:: Exercise aim ::
Examine the entries and show every line in which the word "typedef" is found.

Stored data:
● ● ● ● ●

## src/rtl/core/ept_pkg.sv

```systemverilog
package ept_pkg;

    // Field and register widths
    localparam int COUNTER_BITS_DEF = 16;
    localparam int COUNT_W          = 16;
    localparam int DELTA_W          = 16;
    localparam int SPEED_W          = 16;
    localparam int TOTAL_W          = 32;
    localparam int CDEG_W           = 16;
    localparam int ANGLE_W          = 48;
    localparam int FACTOR_W         = 24;
    localparam int PPT_W            = 20;
    localparam int CFG_ADDR_W       = 1;
    localparam int CFG_DATA_W       = 24;

    // Register reset values
    localparam logic [FACTOR_W-1:0] FACTOR_RST = 24'd65536;
    localparam logic [PPT_W-1:0]    PPT_RST    = 20'd1024;

    // Arithmetic constants
    localparam logic [CDEG_W-1:0]         CDEG_PER_TURN = 16'd36000;
    localparam int                        SPEED_POS_MAX = 32767;
    localparam int                        SPEED_NEG_MAG = 32768;
    localparam logic signed [SPEED_W-1:0] SPEED_POS_SAT = 16'sh7FFF;
    localparam logic signed [SPEED_W-1:0] SPEED_NEG_SAT = 16'sh8000;

    // Input mode codes
    localparam logic MODE_TICK = 1'b0;
    localparam logic MODE_INIT = 1'b1;

    typedef enum logic [CFG_ADDR_W-1:0] {
        CFG_SPEED_FACTOR   = 1'b0,
        CFG_PULSES_PER_TURN = 1'b1
    } cfg_addr_t;

    typedef struct packed {
        logic               mode;
        logic [COUNT_W-1:0] counter_value;
    } in_t;

    typedef struct packed {
        logic signed [DELTA_W-1:0] pulse_delta;
        logic signed [SPEED_W-1:0] shaft_speed;
        logic signed [TOTAL_W-1:0] total_pulses;
        logic [CDEG_W-1:0]         turn_angle_cdeg;
        logic signed [ANGLE_W-1:0] total_angle_cdeg;
    } out_t;

endpackage

```

## src/rtl/core/ept_smul.sv

```systemverilog
module ept_smul #(
    parameter int AW = 32,
    parameter int BW = 16
) (
    input  logic             clk,
    input  logic             rst_n,
    input  logic             start,
    input  logic [AW-1:0]    a,
    input  logic [BW-1:0]    b,
    output logic             busy,
    output logic [AW+BW-1:0] product
);

    localparam int PW = AW + BW;
    localparam int CW = $clog2(BW + 1);

    logic [PW-1:0] prod_reg, prod_next;
    logic [AW-1:0] a_reg, a_next;
    logic [CW-1:0] cnt_reg, cnt_next;
    logic          busy_reg, busy_next;
    logic [AW:0]   sum;

    // One multiplier bit per cycle, LSB first; partial product shifts right.
    always_comb
    begin
        sum       = {1'b0, prod_reg[PW-1:BW]} + (prod_reg[0] ? {1'b0, a_reg} : '0);
        prod_next = prod_reg;
        a_next    = a_reg;
        cnt_next  = cnt_reg;
        busy_next = busy_reg;
        if (start)
        begin
            prod_next = {{AW{1'b0}}, b};
            a_next    = a;
            cnt_next  = CW'(BW);
            busy_next = 1'b1;
        end
        else if (busy_reg)
        begin
            prod_next = {sum, prod_reg[BW-1:1]};
            cnt_next  = cnt_reg - CW'(1);
            if (cnt_reg == CW'(1))
            begin
                busy_next = 1'b0;
            end
        end
    end

    always_ff @(posedge clk or negedge rst_n)
    begin
        if (!rst_n)
        begin
            cnt_reg  <= '0;
            busy_reg <= 1'b0;
        end
        else
        begin
            cnt_reg  <= cnt_next;
            busy_reg <= busy_next;
        end
    end

    always_ff @(posedge clk)
    begin
        prod_reg <= prod_next;
        a_reg    <= a_next;
    end

    assign busy    = busy_reg;
    assign product = prod_reg;

endmodule

```

## src/rtl/core/ept_sdiv.sv

```systemverilog
module ept_sdiv #(
    parameter int NW = 32,
    parameter int DW = 20
) (
    input  logic                       clk,
    input  logic                       rst_n,
    input  logic                       start,
    input  logic [$clog2(NW+1)-1:0]    steps,
    input  logic [DW-1:0]              rem_init,
    input  logic [NW-1:0]              dividend,
    input  logic [DW-1:0]              divisor,
    output logic                       busy,
    output logic [NW-1:0]              quotient,
    output logic [DW-1:0]              remainder
);

    localparam int SW = $clog2(NW + 1);

    logic [DW-1:0] rem_reg, rem_next;
    logic [DW-1:0] div_reg, div_next;
    logic [NW-1:0] dsh_reg, dsh_next;
    logic [NW-1:0] quo_reg, quo_next;
    logic [SW-1:0] cnt_reg, cnt_next;
    logic          busy_reg, busy_next;
    logic [DW:0]   trial;
    logic [DW+1:0] diff;
    logic          fits;

    // Restoring division: shift in one dividend bit MSB first, subtract if it fits.
    always_comb
    begin
        trial     = {rem_reg, dsh_reg[NW-1]};
        diff      = {1'b0, trial} - {2'b00, div_reg};
        fits      = !diff[DW+1];
        rem_next  = rem_reg;
        div_next  = div_reg;
        dsh_next  = dsh_reg;
        quo_next  = quo_reg;
        cnt_next  = cnt_reg;
        busy_next = busy_reg;
        if (start)
        begin
            rem_next  = rem_init;
            div_next  = divisor;
            dsh_next  = dividend;
            quo_next  = '0;
            cnt_next  = steps;
            busy_next = 1'b1;
        end
        else if (busy_reg)
        begin
            rem_next = fits ? diff[DW-1:0] : trial[DW-1:0];
            dsh_next = {dsh_reg[NW-2:0], 1'b0};
            quo_next = {quo_reg[NW-2:0], fits};
            cnt_next = cnt_reg - SW'(1);
            if (cnt_reg == SW'(1))
            begin
                busy_next = 1'b0;
            end
        end
    end

    always_ff @(posedge clk or negedge rst_n)
    begin
        if (!rst_n)
        begin
            cnt_reg  <= '0;
            busy_reg <= 1'b0;
        end
        else
        begin
            cnt_reg  <= cnt_next;
            busy_reg <= busy_next;
        end
    end

    always_ff @(posedge clk)
    begin
        rem_reg <= rem_next;
        div_reg <= div_next;
        dsh_reg <= dsh_next;
        quo_reg <= quo_next;
    end

    assign busy      = busy_reg;
    assign quotient  = quo_reg;
    assign remainder = rem_reg;

endmodule

```

## src/rtl/core/encoder_position_speed_tracker_top.sv

```systemverilog
// Encoder position and speed tracker, one instance per motor.
// Input channel (in_valid/in_ready/in_data): one transaction per timer tick carries
// the raw encoder counter and a mode bit; MODE_INIT latches the counter and clears
// the running total, MODE_TICK unwraps the counter change and accumulates it.
// Output channel (out_valid/out_ready/out_data): one transaction per input with the
// pulse delta, saturated speed, running total and both angles in centidegrees.
// Configuration: cfg_wr_en writes cfg_wdata into the register selected by cfg_addr
// (speed factor Q8.16, pulses per turn); write only while the block is idle.
// Sequence: each accepted input runs through the serial restoring divider for
// total / pulses_per_turn, then shift-add multiplies of the whole turns and the
// leftover pulses by 36000, then a second division for the single-turn fraction.
// A new input is accepted only once the last result has gone to the output register.
// The speed multiply runs in parallel with the first division.
// Reset: total and previous counter clear to zero, registers take their defaults.
// A tick before any init measures from a previous count of zero.
// Stall: a finished result waits in the output register while the next input is
// accepted; the pipeline holds its last step until out_ready frees that register.
module encoder_position_speed_tracker_top #(
    parameter int COUNTER_BITS = ept_pkg::COUNTER_BITS_DEF
) (
    input  logic                            clk,
    input  logic                            rst_n,
    input  logic                            in_valid,
    output logic                            in_ready,
    input  ept_pkg::in_t                    in_data,
    output logic                            out_valid,
    input  logic                            out_ready,
    output ept_pkg::out_t                   out_data,
    input  logic                            cfg_wr_en,
    input  logic [ept_pkg::CFG_ADDR_W-1:0]  cfg_addr,
    input  logic [ept_pkg::CFG_DATA_W-1:0]  cfg_wdata
);

    localparam int CB      = COUNTER_BITS;
    localparam int TW      = ept_pkg::TOTAL_W;
    localparam int PW      = ept_pkg::PPT_W;
    localparam int FW      = ept_pkg::FACTOR_W;
    localparam int AGW     = ept_pkg::ANGLE_W;
    localparam int CDW     = ept_pkg::CDEG_W;
    localparam int SPW     = ept_pkg::SPEED_W;
    localparam int STEP_W  = $clog2(TW + 1);
    localparam int SCALE_W = CB + FW - 16;
    localparam int RPROD_W = PW + CDW;

    typedef enum logic [7:0] {
        ST_IDLE  = 8'b0000_0001,
        ST_ACCUM = 8'b0000_0010,
        ST_LOAD  = 8'b0000_0100,
        ST_DIV1  = 8'b0000_1000,
        ST_MUL   = 8'b0001_0000,
        ST_DIV2  = 8'b0010_0000,
        ST_FIN   = 8'b0100_0000,
        ST_OUT   = 8'b1000_0000
    } state_t;

    state_t state_reg, state_next;

    // Configuration registers
    logic [FW-1:0] factor_reg;
    logic [PW-1:0] ppt_reg;
    logic [PW-1:0] ppt_eff;

    // Tracker state and per-item values
    logic [CB-1:0]          prev_reg;
    logic signed [CB-1:0]   delta_reg;
    logic                   mode_reg;
    logic signed [TW-1:0]   total_reg;
    logic [AGW-1:0]         q_reg;
    logic [CDW-1:0]         turn_reg;
    logic signed [SPW-1:0]  speed_reg;

    logic [CB-1:0]          cur;
    logic signed [TW-1:0]   delta_ext;
    logic [CB-1:0]          delta_mag;
    logic                   total_neg;
    logic [TW-1:0]          total_mag;

    // Output register
    ept_pkg::out_t out_data_reg;
    logic          out_valid_reg;
    logic          out_load;

    // Arithmetic units
    logic                 spd_start, spd_busy;
    logic [CB+FW-1:0]     spd_prod;
    logic                 div_start, div_busy;
    logic [STEP_W-1:0]    div_steps;
    logic [PW-1:0]        div_rem_init;
    logic [TW-1:0]        div_dividend;
    logic [TW-1:0]        div_quo;
    logic [PW-1:0]        div_rem;
    logic                 mul_start;
    logic                 kmul_busy, rmul_busy;
    logic [AGW-1:0]       kmul_prod;
    logic [RPROD_W-1:0]   rmul_prod;

    logic [SCALE_W-1:0]   scaled;
    logic signed [SPW-1:0] speed_val;
    logic [CDW-1:0]       frac;
    logic [CDW-1:0]       turn_val;
    logic                 frac_inexact;

    assign ppt_eff   = (ppt_reg == '0) ? PW'(1) : ppt_reg;
    assign cur       = CB'(in_data.counter_value);
    assign delta_ext = TW'(delta_reg);
    assign delta_mag = delta_reg[CB-1] ? (CB'(0) - delta_reg) : delta_reg;
    assign total_neg = total_reg[TW-1];
    assign total_mag = total_neg ? (TW'(0) - total_reg) : total_reg;

    assign in_ready = (state_reg == ST_IDLE);
    assign out_load = (state_reg == ST_OUT) && (!out_valid_reg || out_ready);

    // Configuration writes
    always_ff @(posedge clk or negedge rst_n)
    begin
        if (!rst_n)
        begin
            factor_reg <= ept_pkg::FACTOR_RST;
            ppt_reg    <= ept_pkg::PPT_RST;
        end
        else if (cfg_wr_en)
        begin
            case (cfg_addr)
                ept_pkg::CFG_SPEED_FACTOR:    factor_reg <= cfg_wdata[FW-1:0];
                ept_pkg::CFG_PULSES_PER_TURN: ppt_reg    <= cfg_wdata[PW-1:0];
                default:                      factor_reg <= factor_reg;
            endcase
        end
    end

    // Sequencer: accumulate, divide total, scale by 36000, divide fraction, finish.
    always_comb
    begin
        state_next   = state_reg;
        spd_start    = 1'b0;
        div_start    = 1'b0;
        mul_start    = 1'b0;
        div_steps    = STEP_W'(TW);
        div_rem_init = '0;
        div_dividend = total_mag;
        case (state_reg)
            ST_IDLE:
            begin
                if (in_valid)
                begin
                    state_next = ST_ACCUM;
                end
            end
            ST_ACCUM:
            begin
                spd_start  = 1'b1;
                state_next = ST_LOAD;
            end
            ST_LOAD:
            begin
                div_start  = 1'b1;
                state_next = ST_DIV1;
            end
            ST_DIV1:
            begin
                if (!div_busy)
                begin
                    mul_start  = 1'b1;
                    state_next = ST_MUL;
                end
            end
            ST_MUL:
            begin
                div_steps    = STEP_W'(CDW);
                div_rem_init = rmul_prod[RPROD_W-1:CDW];
                div_dividend = {rmul_prod[CDW-1:0], {(TW-CDW){1'b0}}};
                if (!kmul_busy && !rmul_busy)
                begin
                    div_start  = 1'b1;
                    state_next = ST_DIV2;
                end
            end
            ST_DIV2:
            begin
                if (!div_busy)
                begin
                    state_next = ST_FIN;
                end
            end
            ST_FIN:
            begin
                state_next = ST_OUT;
            end
            ST_OUT:
            begin
                if (out_load)
                begin
                    state_next = ST_IDLE;
                end
            end
            default:
            begin
                state_next = ST_IDLE;
            end
        endcase
    end

    always_ff @(posedge clk or negedge rst_n)
    begin
        if (!rst_n)
        begin
            state_reg <= ST_IDLE;
            prev_reg  <= '0;
            total_reg <= '0;
        end
        else
        begin
            state_reg <= state_next;
            if (in_valid && in_ready)
            begin
                prev_reg <= cur;
            end
            // Drop the total on init, otherwise add the sign-extended delta.
            if (state_reg == ST_ACCUM)
            begin
                total_reg <= (mode_reg == ept_pkg::MODE_INIT) ? '0 : total_reg + delta_ext;
            end
        end
    end

    // Capture the unwrapped delta at accept; init reports a zero delta.
    always_ff @(posedge clk)
    begin
        if (in_valid && in_ready)
        begin
            mode_reg  <= in_data.mode;
            delta_reg <= (in_data.mode == ept_pkg::MODE_INIT) ? '0 : (cur - prev_reg);
        end
    end

    // Speed: |delta| * factor >> 16, saturated, sign restored.
    assign scaled = spd_prod[CB+FW-1:16];

    always_comb
    begin
        if (delta_reg[CB-1])
        begin
            if (scaled > SCALE_W'(ept_pkg::SPEED_NEG_MAG))
            begin
                speed_val = ept_pkg::SPEED_NEG_SAT;
            end
            else
            begin
                speed_val = SPW'(0) - scaled[SPW-1:0];
            end
        end
        else
        begin
            if (scaled > SCALE_W'(ept_pkg::SPEED_POS_MAX))
            begin
                speed_val = ept_pkg::SPEED_POS_SAT;
            end
            else
            begin
                speed_val = scaled[SPW-1:0];
            end
        end
    end

    // Turn angle: for a negative total the turn is 36000 minus the ceiling of the
    // positive fraction, and zero when the total is a whole number of turns.
    assign frac         = div_quo[CDW-1:0];
    assign frac_inexact = (div_rem != '0);

    always_comb
    begin
        if (!total_neg)
        begin
            turn_val = frac;
        end
        else if (frac == '0 && !frac_inexact)
        begin
            turn_val = '0;
        end
        else
        begin
            turn_val = ept_pkg::CDEG_PER_TURN - frac - CDW'(frac_inexact);
        end
    end

    always_ff @(posedge clk)
    begin
        if (state_reg == ST_FIN)
        begin
            q_reg     <= kmul_prod + AGW'(frac);
            turn_reg  <= turn_val;
            speed_reg <= speed_val;
        end
    end

    // Output register: hold until taken, load the next result when free.
    always_ff @(posedge clk or negedge rst_n)
    begin
        if (!rst_n)
        begin
            out_valid_reg <= 1'b0;
        end
        else if (out_load)
        begin
            out_valid_reg <= 1'b1;
        end
        else if (out_ready)
        begin
            out_valid_reg <= 1'b0;
        end
    end

    always_ff @(posedge clk)
    begin
        if (out_load)
        begin
            out_data_reg.pulse_delta      <= delta_ext[ept_pkg::DELTA_W-1:0];
            out_data_reg.shaft_speed      <= speed_reg;
            out_data_reg.total_pulses     <= total_reg;
            out_data_reg.turn_angle_cdeg  <= turn_reg;
            out_data_reg.total_angle_cdeg <= total_neg ? (AGW'(0) - q_reg) : q_reg;
        end
    end

    assign out_valid = out_valid_reg;
    assign out_data  = out_data_reg;

    ept_smul #(
        .AW (CB),
        .BW (FW)
    ) u_spd_mul (
        .clk     (clk),
        .rst_n   (rst_n),
        .start   (spd_start),
        .a       (delta_mag),
        .b       (factor_reg),
        .busy    (spd_busy),
        .product (spd_prod)
    );

    ept_sdiv #(
        .NW (TW),
        .DW (PW)
    ) u_div (
        .clk       (clk),
        .rst_n     (rst_n),
        .start     (div_start),
        .steps     (div_steps),
        .rem_init  (div_rem_init),
        .dividend  (div_dividend),
        .divisor   (ppt_eff),
        .busy      (div_busy),
        .quotient  (div_quo),
        .remainder (div_rem)
    );

    // Whole turns times 36000
    ept_smul #(
        .AW (TW),
        .BW (CDW)
    ) u_kmul (
        .clk     (clk),
        .rst_n   (rst_n),
        .start   (mul_start),
        .a       (div_quo),
        .b       (ept_pkg::CDEG_PER_TURN),
        .busy    (kmul_busy),
        .product (kmul_prod)
    );

    // Leftover pulses times 36000
    ept_smul #(
        .AW (PW),
        .BW (CDW)
    ) u_rmul (
        .clk     (clk),
        .rst_n   (rst_n),
        .start   (mul_start),
        .a       (div_rem),
        .b       (ept_pkg::CDEG_PER_TURN),
        .busy    (rmul_busy),
        .product (rmul_prod)
    );

    a_units_idle: assert property (@(posedge clk) disable iff (!rst_n)
        state_reg == ST_IDLE |-> !div_busy && !kmul_busy && !rmul_busy)
        else $error("arithmetic unit busy while idle");

    a_speed_ready: assert property (@(posedge clk) disable iff (!rst_n)
        state_reg == ST_FIN |-> !spd_busy)
        else $error("speed product not ready at finish");

    a_accept_starts: assert property (@(posedge clk) disable iff (!rst_n)
        in_valid && in_ready |=> state_reg == ST_ACCUM)
        else $error("accepted transaction did not start accumulation");

    a_init_clears: assert property (@(posedge clk) disable iff (!rst_n)
        state_reg == ST_ACCUM && mode_reg == ept_pkg::MODE_INIT |=> total_reg == '0)
        else $error("init did not clear the total");

    a_turn_range: assert property (@(posedge clk) disable iff (!rst_n)
        out_valid |-> out_data.turn_angle_cdeg < ept_pkg::CDEG_PER_TURN)
        else $error("turn angle out of range");

endmodule
```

● ● ● ● ●

:: Final answer ::
    typedef enum logic [CFG_ADDR_W-1:0] {
    typedef struct packed {
    typedef struct packed {
    typedef enum logic [7:0] {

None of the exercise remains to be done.